■ ENTRIES SUPPLIED:
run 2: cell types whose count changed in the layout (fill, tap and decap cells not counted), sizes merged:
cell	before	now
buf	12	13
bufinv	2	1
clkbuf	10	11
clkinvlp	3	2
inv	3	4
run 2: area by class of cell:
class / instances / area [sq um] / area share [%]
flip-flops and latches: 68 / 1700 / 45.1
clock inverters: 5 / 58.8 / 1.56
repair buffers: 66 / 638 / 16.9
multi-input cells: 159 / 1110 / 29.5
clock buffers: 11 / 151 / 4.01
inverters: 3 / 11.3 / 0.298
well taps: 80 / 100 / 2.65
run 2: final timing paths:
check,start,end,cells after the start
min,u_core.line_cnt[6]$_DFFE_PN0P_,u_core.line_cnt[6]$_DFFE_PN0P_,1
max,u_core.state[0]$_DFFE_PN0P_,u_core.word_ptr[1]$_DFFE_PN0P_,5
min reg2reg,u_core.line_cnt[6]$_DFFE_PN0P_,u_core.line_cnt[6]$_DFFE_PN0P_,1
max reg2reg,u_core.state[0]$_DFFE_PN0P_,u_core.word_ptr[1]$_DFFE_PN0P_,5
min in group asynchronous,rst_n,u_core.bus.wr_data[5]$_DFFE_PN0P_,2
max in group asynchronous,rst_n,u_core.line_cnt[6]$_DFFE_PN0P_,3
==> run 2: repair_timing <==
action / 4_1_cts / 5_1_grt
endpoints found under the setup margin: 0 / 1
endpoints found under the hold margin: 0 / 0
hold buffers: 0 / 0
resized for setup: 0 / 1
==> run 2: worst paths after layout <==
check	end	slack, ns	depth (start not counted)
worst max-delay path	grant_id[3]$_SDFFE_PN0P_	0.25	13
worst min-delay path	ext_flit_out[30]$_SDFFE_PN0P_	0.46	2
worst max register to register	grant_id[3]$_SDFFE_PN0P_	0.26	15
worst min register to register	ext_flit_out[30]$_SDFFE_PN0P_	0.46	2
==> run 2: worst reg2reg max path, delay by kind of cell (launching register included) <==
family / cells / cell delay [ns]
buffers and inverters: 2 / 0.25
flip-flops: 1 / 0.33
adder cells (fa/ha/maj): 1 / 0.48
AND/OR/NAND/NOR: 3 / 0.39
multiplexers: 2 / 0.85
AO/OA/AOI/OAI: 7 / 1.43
`src/rtl/alu_if.sv`:
```
// Operand/control bundle into the execute-stage ALU plus its registered result.
// Latency: none (wiring only); the result side is driven by the ALU register.
// Backpressure: none; a new control word may be presented every cycle.
interface alu_if;
  logic [17:0] Op_in;   // [17] reserved, [16] result enable, [15:0] one-hot select
  logic [31:0] input1;  // operand A
  logic [31:0] input2;  // operand B, [4:0] doubles as shift amount
  logic [31:0] out_32;  // registered result

  modport master (output Op_in, output input1, output input2, input out_32);
  modport slave  (input Op_in, input input1, input input2, output out_32);
endinterface

```
`src/rtl/alu.sv`:
```
// 32-bit execute-stage ALU: 16 one-hot-selected operations, lowest set bit wins.
// Latency: 1 cycle; the result is captured on the rising edge when Op_in[16] is set.
// Backpressure: none; one operation is accepted per cycle, with no handshake.
module alu (
  input  logic clk,
  input  logic reset,
  alu_if.slave bus
);

  logic [31:0] w_a;
  logic [31:0] w_b;
  logic [4:0]  w_shamt;
  logic [15:0] w_sel;
  logic        w_en;
  logic [31:0] w_ops [16];
  logic [31:0] w_result;
  logic [31:0] r_out;

  // The reserved control bit is deliberately ignored.
  logic        w_unused_reserved;

  assign w_a               = bus.input1;
  assign w_b               = bus.input2;
  assign w_shamt           = bus.input2[4:0];
  assign w_sel             = bus.Op_in[15:0];
  assign w_en              = bus.Op_in[16];
  assign w_unused_reserved = bus.Op_in[17];

  // Compute every candidate result in parallel; the selector picks one below.
  always_comb begin
    w_ops[0]  = w_a + w_b;
    w_ops[1]  = w_a - w_b;
    w_ops[2]  = w_a & w_b;
    w_ops[3]  = w_a | w_b;
    w_ops[4]  = w_a ^ w_b;
    w_ops[5]  = ~(w_a | w_b);
    w_ops[6]  = {31'b0, ($signed(w_a) < $signed(w_b))};
    w_ops[7]  = {31'b0, (w_a < w_b)};
    w_ops[8]  = w_a << w_shamt;
    w_ops[9]  = w_a >> w_shamt;
    w_ops[10] = $unsigned($signed(w_a) >>> w_shamt);
    w_ops[11] = {w_b[15:0], 16'h0000};
    w_ops[12] = w_a * w_b;
    w_ops[13] = w_a;
    w_ops[14] = w_b;
    w_ops[15] = ~w_a;
  end

  // Priority select: scanning from the top down lets the lowest set bit
  // overwrite higher ones; an all-zero select leaves the result at zero.
  always_comb begin
    w_result = 32'h0000_0000;
    for (int i = 15; i >= 0; i--) begin
      if (w_sel[i]) begin
        w_result = w_ops[i];
      end
    end
  end

  // Result register: reset beats enable, otherwise hold when not enabled.
  always_ff @(posedge clk) begin
    if (reset) begin
      r_out <= 32'h0000_0000;
    end else if (w_en) begin
      r_out <= w_result;
    end
  end

  assign bus.out_32 = r_out;

endmodule

```
`src/flat_wrapper.sv`:
```
// flat-port wrapper written by rule: the top's interface ports become plain ports
module alu_flat 
  (clk, reset, bus_Op_in, bus_input1, bus_input2, bus_out_32);
  alu_if bus_i ();
  input  logic clk;
  input  logic reset;
  input wire logic [$bits(bus_i.Op_in)-1:0] bus_Op_in;
  input wire logic [$bits(bus_i.input1)-1:0] bus_input1;
  input wire logic [$bits(bus_i.input2)-1:0] bus_input2;
  output wire logic [$bits(bus_i.out_32)-1:0] bus_out_32;
  assign bus_i.Op_in = bus_Op_in;
  assign bus_i.input1 = bus_input1;
  assign bus_i.input2 = bus_input2;
  assign bus_out_32 = bus_i.out_32;
  alu u_core (.clk(clk), .reset(reset), .bus(bus_i));
endmodule
```
`config.mk`:
```
export PLATFORM = sky130hd
export DESIGN_NAME = alu_flat
export DESIGN_NICKNAME = d
export VERILOG_FILES = /design/src/rtl/alu_if.sv /design/src/rtl/alu.sv /design/src/flat_wrapper.sv
export SDC_FILE = /design/constraint.sdc
export NUM_CORES = 2
export LEC_CHECK = 0
export ABC_AREA = 1
export CAP_MARGIN = 10
export CORE_MARGIN = 1.5
export CORE_UTILIZATION = 50
export DETAILED_ROUTE_END_ITERATION = 7
export PLACE_DENSITY_LB_ADDON = 0.25
export SYNTH_ARGS = -nofsm -noshare
export SYNTH_HDL_FRONTEND = slang
export SYNTH_SLANG_ARGS = --single-unit
```
`constraint.sdc`:
```
create_clock -name clk -period 10.9 [get_ports clk]
set_input_delay 1.635 -clock clk [delete_from_list [all_inputs] [get_ports clk]]
set_output_delay 1.635 -clock clk [all_outputs]
set_load 0.03 [all_outputs]
```
=== Word level (Yosys, flattened, before mapping) ===
Cells that the tools add are included.

* Register bits: 32
* Bits of input ports: 84
* Output and inout port bits: 32
* Word-level logic and storage cells: 30

* $add $sub $neg: 2
* $lt $le $gt $ge: 2
* Multipliers: 1
* Shifts and indexed selects: 3
* Muxes and demuxes: 16
* Bitwise operators: 5

{| class="wikitable"
|+ Operators by type and width
! cell !! number
|-
| 32-bit 2-to-1 mux || 16
|-
| 32-bit < comparator || 2
|-
| 32-bit inverter || 2
|-
| 32-bit adder || 1
|-
| 32-bit AND || 1
|-
| 32-bit by 32-bit multiplier with 32-bit output || 1
|-
| 32-bit bitwise OR || 1
|-
| 32-bit by 5-bit << shifter with 32-bit output || 1
|-
| 32-bit by 5-bit right shift with 32-bit output || 1
|-
| 32-bit by 5-bit >>> shifter with 32-bit output || 1
|-
| 32-bit subtractor || 1
|-
| 32-bit bitwise XOR || 1
|}

=== Longest topological paths before layout ===
* Depth in word-level cells: 17
* Mapped depth: 49
* Mapped depth without buffers: 45

=== Worst setup path before layout ===
OpenSTA, ideal clock, no wires.

* Path kind: input port to flip-flop
* Start point: input bus_input2[2]
* End point: register u_core.r_out[27], in the netlist u_core.bus.out_32[27]
* Arrival time: 8997 ps
* Stages on the path: 42
* Setup time: 122 ps
* Path buffers: 6
* Setup slack: 1781 ps
* Data required time: 10778 ps
* Path through: buf_2 -> buf_2 -> buf_2 -> buf_2 -> buf_1 -> buf_1 -> nand2_1 -> inv_1 -> fa_1 -> inv_1 -> fa_1 -> fa_1 -> fa_1 -> inv_1 -> fa_1 -> inv_1 -> fa_1 -> inv_1 -> (+6 left out) -> nand3_1 -> nand2_1 -> nand2_1 -> a21boi_1 -> xor2_1 -> nand2_1 -> nand3_1 -> nand2_1 -> nand3_1 -> nand3_1 -> nand2_1 -> nand2_1 -> nand2_1 -> nand2_1 -> nand2_1 -> nand2_1 -> nand2_1 -> a21oi_2

* Cells in the longest elaborated chain, start to end: 14
* Elaborated cells between the ends (all ways): 19
* Those cells by class: 2 x add/sub; 1 x mul; 3 x shift; 13 x mux

{| class="wikitable"
|+ RTL lines
! what !! line !! RTL
|-
| start: declaration || flat_wrapper.sv:9 || <nowiki>input wire logic [$bits(bus_i.input2)-1:0] bus_input2;</nowiki>
|-
| 32-bit by 32-bit multiplier with 32-bit output || alu.sv:43 || <nowiki>w_ops[12] = w_a * w_b;</nowiki>
|-
| 32-bit 2-to-1 mux (12 in series) || alu.sv:54 || <nowiki>if (w_sel[i]) begin</nowiki>
|-
| 32-bit 2-to-1 mux (*) || alu.sv:54 ||
|-
| end signal: assignment || alu.sv:65 || <nowiki>r_out <= w_result;</nowiki>
|-
| end: declaration || alu.sv:17 || <nowiki>logic [31:0] r_out;</nowiki>
|}

Mark *: on every way between the ends. The rest lies on a longest branch, timed or not.
A chain may end at the register's enable or synchronous reset.

=== Worst setup path in the final report ===
* Start point: input bus_input2[7]
* End point: register u_core.r_out[27], in the netlist u_core.bus.out_32[27]

Same word-level chain as after synthesis.
<file path="src/rtl/alu_arbiter_pkg.sv">
// Shared ALU opcodes, arbiter state encoding and helpers.
// Optional perf counters are enabled by defining ALU_ARB_PERF_EN.
package alu_arbiter_pkg;

  localparam int ALU_BITS    = 32;
  localparam int ALU_OP_BITS = 4;

  localparam logic [3:0] ALU_ADD = 4'd0;
  localparam logic [3:0] ALU_SUB = 4'd1;
  localparam logic [3:0] ALU_AND = 4'd2;
  localparam logic [3:0] ALU_OR  = 4'd3;
  localparam logic [3:0] ALU_SLT = 4'd4;

  typedef enum logic {
    ARB_IDLE = 1'b0,
    ARB_HOLD = 1'b1
  } arb_state_e;

  localparam logic [15:0] CNT_MAX = 16'hFFFF;

  function automatic logic [15:0] sat_inc(
    input logic [15:0] v,
    input logic        en
  );
    if (en && v != CNT_MAX) return v + 16'd1;
    return v;
  endfunction

endpackage

</file>
<file path="src/rtl/alu.sv">
// Combinational ALU: y = op(in1, in2); SLT is signed.
// Ports: op, in1, in2 in; y out. Unknown opcodes pass in1 through.
import alu_arbiter_pkg::*;

module alu #(
  parameter int BITS    = 32,
  parameter int OP_BITS = 4
) (
  input  logic [OP_BITS-1:0] op,
  input  logic [BITS-1:0]    in1,
  input  logic [BITS-1:0]    in2,
  output logic [BITS-1:0]    y
);

  always_comb begin
    y = in1;
    case (op)
      OP_BITS'(ALU_ADD): y = in1 + in2;
      OP_BITS'(ALU_SUB): y = in1 - in2;
      OP_BITS'(ALU_AND): y = in1 & in2;
      OP_BITS'(ALU_OR):  y = in1 | in2;
      OP_BITS'(ALU_SLT):
        y = BITS'($signed(in1) < $signed(in2));
      default:           y = in1;
    endcase
  end

endmodule

</file>
<file path="src/rtl/alu_rr_pick.sv">
// Two-way round-robin picker.
// Ports: valid[1:0], last_grant in; grant[1:0] one-hot or zero out.
import alu_arbiter_pkg::*;

module alu_rr_pick (
  input  logic [1:0] valid,
  input  logic       last_grant,
  output logic [1:0] grant
);

  always_comb begin
    grant = 2'b00;
    case (valid)
      2'b01:   grant = 2'b01;
      2'b10:   grant = 2'b10;
      // tie goes to whoever did not win last time
      2'b11:   grant = last_grant ? 2'b01 : 2'b10;
      default: grant = 2'b00;
    endcase
  end

endmodule

</file>
<file path="src/rtl/alu_arbiter.sv">
// Shares one ALU between EX (req 0) and the address unit (req 1).
// Ports: req valid/ready/op/a/b per requester, rsp valid/ready,
// shared registered rsp_data. ALU_ARB_PERF_EN adds grant/stall counters.
import alu_arbiter_pkg::*;

module alu_arbiter #(
  parameter int BITS    = 32,
  parameter int OP_BITS = 4
) (
  input  logic               clk,
  input  logic               reset_n,
  input  logic [1:0]         req_valid,
  output logic [1:0]         req_ready,
  input  logic [OP_BITS-1:0] req_op0,
  input  logic [OP_BITS-1:0] req_op1,
  input  logic [BITS-1:0]    req_a0,
  input  logic [BITS-1:0]    req_a1,
  input  logic [BITS-1:0]    req_b0,
  input  logic [BITS-1:0]    req_b1,
  output logic [1:0]         rsp_valid,
  input  logic [1:0]         rsp_ready,
`ifdef ALU_ARB_PERF_EN
  output logic [15:0]        grant_cnt0,
  output logic [15:0]        grant_cnt1,
  output logic [15:0]        stall_cnt,
`endif
  output logic [BITS-1:0]    rsp_data
);

  arb_state_e         state_q, state_d;
  logic               owner_q, owner_d;
  logic               last_q, last_d;
  logic [BITS-1:0]    res_q, res_d;
  logic [OP_BITS-1:0] op_q, op_d;
  logic [BITS-1:0]    a_q, a_d;
  logic [BITS-1:0]    b_q, b_d;

  logic [1:0]         pick;
  logic               accept;
  logic               grant;
  logic               gidx;
  logic [OP_BITS-1:0] alu_op;
  logic [BITS-1:0]    alu_a;
  logic [BITS-1:0]    alu_b;
  logic [BITS-1:0]    alu_y;

  alu_rr_pick u_pick (
    .valid      (req_valid),
    .last_grant (last_q),
    .grant      (pick)
  );

  alu #(
    .BITS    (BITS),
    .OP_BITS (OP_BITS)
  ) u_alu (
    .op  (alu_op),
    .in1 (alu_a),
    .in2 (alu_b),
    .y   (alu_y)
  );

  // Draining the held result in the same cycle frees the slot.
  assign accept = reset_n &&
    (state_q == ARB_IDLE || rsp_ready[owner_q]);
  assign req_ready = accept ? pick : 2'b00;
  assign grant = |req_ready;
  assign gidx  = req_ready[1];

  // Without a grant the ALU sees the last granted operands.
  always_comb begin
    alu_op = op_q;
    alu_a  = a_q;
    alu_b  = b_q;
    if (grant) begin
      alu_op = gidx ? req_op1 : req_op0;
      alu_a  = gidx ? req_a1 : req_a0;
      alu_b  = gidx ? req_b1 : req_b0;
    end
  end

  always_comb begin
    state_d = state_q;
    owner_d = owner_q;
    last_d  = last_q;
    res_d   = res_q;
    op_d    = op_q;
    a_d     = a_q;
    b_d     = b_q;
    if (grant) begin
      state_d = ARB_HOLD;
      owner_d = gidx;
      last_d  = gidx;
      res_d   = alu_y;
      op_d    = alu_op;
      a_d     = alu_a;
      b_d     = alu_b;
    end else if (state_q == ARB_HOLD &&
                 rsp_ready[owner_q]) begin
      state_d = ARB_IDLE;
    end
  end

  always_ff @(posedge clk) begin
    if (!reset_n) begin
      state_q <= ARB_IDLE;
      owner_q <= 1'b0;
      last_q  <= 1'b1;
      res_q   <= '0;
      op_q    <= '0;
      a_q     <= '0;
      b_q     <= '0;
    end else begin
      state_q <= state_d;
      owner_q <= owner_d;
      last_q  <= last_d;
      res_q   <= res_d;
      op_q    <= op_d;
      a_q     <= a_d;
      b_q     <= b_d;
    end
  end

  always_comb begin
    rsp_valid = 2'b00;
    if (state_q == ARB_HOLD)
      rsp_valid = owner_q ? 2'b10 : 2'b01;
  end

  assign rsp_data = res_q;

`ifdef ALU_ARB_PERF_EN
  logic [15:0] g0_q, g0_d;
  logic [15:0] g1_q, g1_d;
  logic [15:0] st_q, st_d;

  always_comb begin
    g0_d = sat_inc(g0_q, req_ready[0]);
    g1_d = sat_inc(g1_q, req_ready[1]);
    st_d = sat_inc(st_q, |(req_valid & ~req_ready));
  end

  always_ff @(posedge clk) begin
    if (!reset_n) begin
      g0_q <= '0;
      g1_q <= '0;
      st_q <= '0;
    end else begin
      g0_q <= g0_d;
      g1_q <= g1_d;
      st_q <= st_d;
    end
  end

  assign grant_cnt0 = g0_q;
  assign grant_cnt1 = g1_q;
  assign stall_cnt  = st_q;
`endif

endmodule

</file>
<file path="config.mk">
export PLATFORM = sky130hd
export DESIGN_NAME = alu_arbiter
export DESIGN_NICKNAME = d
export VERILOG_FILES = /design/src/rtl/alu_arbiter_pkg.sv /design/src/rtl/alu.sv /design/src/rtl/alu_rr_pick.sv /design/src/rtl/alu_arbiter.sv
export SDC_FILE = /design/constraint.sdc
export NUM_CORES = 1
export LEC_CHECK = 0
export CELL_PAD_IN_SITES_DETAIL_PLACEMENT = 1
export CELL_PAD_IN_SITES_GLOBAL_PLACEMENT = 1
export CORE_MARGIN = 4
export CORE_UTILIZATION = 35
export DETAILED_ROUTE_END_ITERATION = 12
export PLACE_DENSITY_LB_ADDON = 0.1
export SYNTH_ARGS = -nofsm -noshare
export SYNTH_HDL_FRONTEND = slang
export SYNTH_SLANG_ARGS = --single-unit
export TNS_END_PERCENT = 10
</file>
<file path="constraint.sdc">
create_clock -name clk -period 11.18 [get_ports clk]
set_input_delay 1.677 -clock clk [delete_from_list [all_inputs] [get_ports clk]]
set_output_delay 1.677 -clock clk [all_outputs]
set_load 0.02 [all_outputs]
</file>
[config.mk]
export PLATFORM = sky130hd
export DESIGN_NAME = slow_clock_monitor
export DESIGN_NICKNAME = d
export VERILOG_FILES = /design/src/rtl/slow_clock_monitor.sv
export SDC_FILE = /design/constraint.sdc
export NUM_CORES = 1
export LEC_CHECK = 0
export BUFFER_PORTS_ARGS = -buffer_cell sky130_fd_sc_hd__buf_2
export CORE_MARGIN = 2
export CORE_UTILIZATION = 60
export DETAILED_ROUTE_END_ITERATION = 7
export MAX_ROUTING_LAYER = met4
export PLACE_DENSITY = 0.79
export SLEW_MARGIN = 20
export SYNTH_ARGS = -nofsm -noshare
export SYNTH_HDL_FRONTEND = slang
export SYNTH_SLANG_ARGS = --single-unit
[constraint.sdc]
create_clock -name clock_in -period 7.23 [get_ports clock_in]
set_clock_uncertainty 0.1 [all_clocks]
set_input_delay 0.723 -clock clock_in [delete_from_list [all_inputs] [get_ports clock_in]]
set_output_delay 0.723 -clock clock_in [all_outputs]
set_load 0.005 [all_outputs]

■ EXERCISE DESCRIPTION:
What you give back must match the material exactly, beginning with its first line and ending with the line holding "endpoints found under the setup margin: 0 / 1".

■ REPLY:
run 2: cell types whose count changed in the layout (fill, tap and decap cells not counted), sizes merged:
cell	before	now
buf	12	13
bufinv	2	1
clkbuf	10	11
clkinvlp	3	2
inv	3	4
run 2: area by class of cell:
class / instances / area [sq um] / area share [%]
flip-flops and latches: 68 / 1700 / 45.1
clock inverters: 5 / 58.8 / 1.56
repair buffers: 66 / 638 / 16.9
multi-input cells: 159 / 1110 / 29.5
clock buffers: 11 / 151 / 4.01
inverters: 3 / 11.3 / 0.298
well taps: 80 / 100 / 2.65
run 2: final timing paths:
check,start,end,cells after the start
min,u_core.line_cnt[6]$_DFFE_PN0P_,u_core.line_cnt[6]$_DFFE_PN0P_,1
max,u_core.state[0]$_DFFE_PN0P_,u_core.word_ptr[1]$_DFFE_PN0P_,5
min reg2reg,u_core.line_cnt[6]$_DFFE_PN0P_,u_core.line_cnt[6]$_DFFE_PN0P_,1
max reg2reg,u_core.state[0]$_DFFE_PN0P_,u_core.word_ptr[1]$_DFFE_PN0P_,5
min in group asynchronous,rst_n,u_core.bus.wr_data[5]$_DFFE_PN0P_,2
max in group asynchronous,rst_n,u_core.line_cnt[6]$_DFFE_PN0P_,3
==> run 2: repair_timing <==
action / 4_1_cts / 5_1_grt
endpoints found under the setup margin: 0 / 1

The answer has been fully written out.